◆ WHAT TO WORK ON
Every entry needs to be duplicated exactly.

#### RECORD EXTRACTS

### src/rtl/wall_hit.sv
// wall_hit -- overlap test of the sprite box at a candidate position against
// one wall rectangle (all bounds inclusive).
//   cx, cy : candidate top-left corner, signed
//   hit    : 1 when the box overlaps the rectangle on both axes
module wall_hit
  import collision_pkg::*;
#(
  parameter int X0       = 0,
  parameter int X1       = 0,
  parameter int Y0       = 0,
  parameter int Y1       = 0,
  parameter int SPRITE_W = SPRITE_W_DEF,
  parameter int SPRITE_H = SPRITE_H_DEF
) (
  input  logic signed [CW-1:0] cx,
  input  logic signed [CW-1:0] cy,
  output logic                 hit
);

  int lx;
  int ly;

  always_comb begin
    lx  = int'(cx);
    ly  = int'(cy);
    hit = (lx <= X1) && (lx + SPRITE_W - 1 >= X0) &&
          (ly <= Y1) && (ly + SPRITE_H - 1 >= Y0);
  end

endmodule

### src/rtl/check_collision.sv
// check_collision -- decides whether a one-pixel sprite move is free.
//   clk    : system clock, rising edge
//   rst    : synchronous active-high reset, forces result to 0
//   PacX   : sprite top-left X (10 bit, unsigned)
//   PacY   : sprite top-left Y (9 bit, unsigned)
//   state  : intended direction (00 up, 01 down, 10 left, 11 right)
//   result : registered, 1 = move free, 0 = blocked; one cycle latency
// Build option: define CHECK_COLLISION_INNER_WALLS_EN to also test the inner
// walls; otherwise only the arena bounds block a move.
module check_collision
  import collision_pkg::*;
#(
  parameter int SPRITE_W   = SPRITE_W_DEF,
  parameter int SPRITE_H   = SPRITE_H_DEF,
  parameter int ARENA_XMIN = ARENA_XMIN_DEF,
  parameter int ARENA_XMAX = ARENA_XMAX_DEF,
  parameter int ARENA_YMIN = ARENA_YMIN_DEF,
  parameter int ARENA_YMAX = ARENA_YMAX_DEF
) (
  input  logic       clk,
  input  logic       rst,
  input  logic [9:0] PacX,
  input  logic [8:0] PacY,
  input  logic [1:0] state,
  output logic       result
);

  dir_t   dir;
  coord_t cx;
  coord_t cy;
  logic   oob;
  logic   wall_any;
  logic   free;

  // Only the candidate position is evaluated; the current position is never
  // tested, so a sprite already touching a wall can still move away.
  always_comb begin
    dir = dir_t'(state);
    cx  = coord_t'({2'b00, PacX});
    cy  = coord_t'({3'b000, PacY});
    unique case (dir)
      DIR_UP:    cy = cy - coord_t'(1);
      DIR_DOWN:  cy = cy + coord_t'(1);
      DIR_LEFT:  cx = cx - coord_t'(1);
      DIR_RIGHT: cx = cx + coord_t'(1);
    endcase
    oob  = (int'(cx) < ARENA_XMIN) || (int'(cx) > ARENA_XMAX) ||
           (int'(cy) < ARENA_YMIN) || (int'(cy) > ARENA_YMAX);
    free = !(oob || wall_any);
  end

`ifdef CHECK_COLLISION_INNER_WALLS_EN
  logic [NUM_WALLS-1:0] hits;

  for (genvar i = 0; i < NUM_WALLS; i++) begin : g_wall
    wall_hit #(
      .X0       (WALLS[i].x0),
      .X1       (WALLS[i].x1),
      .Y0       (WALLS[i].y0),
      .Y1       (WALLS[i].y1),
      .SPRITE_W (SPRITE_W),
      .SPRITE_H (SPRITE_H)
    ) u_wall (
      .cx  (cx),
      .cy  (cy),
      .hit (hits[i])
    );
  end

  assign wall_any = |hits;
`else
  // Sprite size only matters for the wall test.
  logic unused_sprite;
  assign unused_sprite = ^{SPRITE_W, SPRITE_H};
  assign wall_any      = 1'b0;
`endif

  always_ff @(posedge clk) begin
    if (rst) result <= 1'b0;
    else     result <= free;
  end

endmodule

########

◆ RESPONSE BOX
### src/rtl/wall_hit.sv
// wall_hit -- overlap test of the sprite box at a candidate position against
// one wall rectangle (all bounds inclusive).
//   cx, cy : candidate top-left corner, signed
//   hit    : 1 when the box overlaps the rectangle on both axes
module wall_hit
  import collision_pkg::*;
#(
  parameter int X0       = 0,
  parameter int X1       = 0,
  parameter int Y0       = 0,
  parameter int Y1       = 0,
  parameter int SPRITE_W = SPRITE_W_DEF,
  parameter int SPRITE_H = SPRITE_H_DEF
) (
  input  logic signed [CW-1:0] cx,
  input  logic signed [CW-1:0] cy,
  output logic                 hit
);

  int lx;
  int ly;

  always_comb begin
    lx  = int'(cx);
    ly  = int'(cy);
    hit = (lx <= X1) && (lx + SPRITE_W - 1 >= X0) &&
          (ly <= Y1) && (ly + SPRITE_H - 1 >= Y0);
  end

endmodule

### src/rtl/check_collision.sv
// check_collision -- decides whether a one-pixel sprite move is free.
//   clk    : system clock, rising edge
//   rst    : synchronous active-high reset, forces result to 0
//   PacX   : sprite top-left X (10 bit, unsigned)
//   PacY   : sprite top-left Y (9 bit, unsigned)
//   state  : intended direction (00 up, 01 down, 10 left, 11 right)
//   result : registered, 1 = move free, 0 = blocked; one cycle latency
// Build option: define CHECK_COLLISION_INNER_WALLS_EN to also test the inner
// walls; otherwise only the arena bounds block a move.
module check_collision
  import collision_pkg::*;
#(
  parameter int SPRITE_W   = SPRITE_W_DEF,
  parameter int SPRITE_H   = SPRITE_H_DEF,
  parameter int ARENA_XMIN = ARENA_XMIN_DEF,
  parameter int ARENA_XMAX = ARENA_XMAX_DEF,
  parameter int ARENA_YMIN = ARENA_YMIN_DEF,
  parameter int ARENA_YMAX = ARENA_YMAX_DEF
) (
  input  logic       clk,
  input  logic       rst,
  input  logic [9:0] PacX,
  input  logic [8:0] PacY,
  input  logic [1:0] state,
  output logic       result
);

  dir_t   dir;
  coord_t cx;
  coord_t cy;
  logic   oob;
  logic   wall_any;
  logic   free;

  // Only the candidate position is evaluated; the current position is never
  // tested, so a sprite already touching a wall can still move away.
  always_comb begin
    dir = dir_t'(state);
    cx  = coord_t'({2'b00, PacX});
    cy  = coord_t'({3'b000, PacY});
    unique case (dir)
      DIR_UP:    cy = cy - coord_t'(1);
      DIR_DOWN:  cy = cy + coord_t'(1);
      DIR_LEFT:  cx = cx - coord_t'(1);
      DIR_RIGHT: cx = cx + coord_t'(1);
    endcase
    oob  = (int'(cx) < ARENA_XMIN) || (int'(cx) > ARENA_XMAX) ||
           (int'(cy) < ARENA_YMIN) || (int'(cy) > ARENA_YMAX);
    free = !(oob || wall_any);
  end

`ifdef CHECK_COLLISION_INNER_WALLS_EN
  logic [NUM_WALLS-1:0] hits;

  for (genvar i = 0; i < NUM_WALLS; i++) begin : g_wall
    wall_hit #(
      .X0       (WALLS[i].x0),
      .X1       (WALLS[i].x1),
      .Y0       (WALLS[i].y0),
      .Y1       (WALLS[i].y1),
      .SPRITE_W (SPRITE_W),
      .SPRITE_H (SPRITE_H)
    ) u_wall (
      .cx  (cx),
      .cy  (cy),
      .hit (hits[i])
    );
  end

  assign wall_any = |hits;
`else
  // Sprite size only matters for the wall test.
  logic unused_sprite;
  assign unused_sprite = ^{SPRITE_W, SPRITE_H};
  assign wall_any      = 1'b0;
`endif

  always_ff @(posedge clk) begin
    if (rst) result <= 1'b0;
    else     result <= free;
  end

endmodule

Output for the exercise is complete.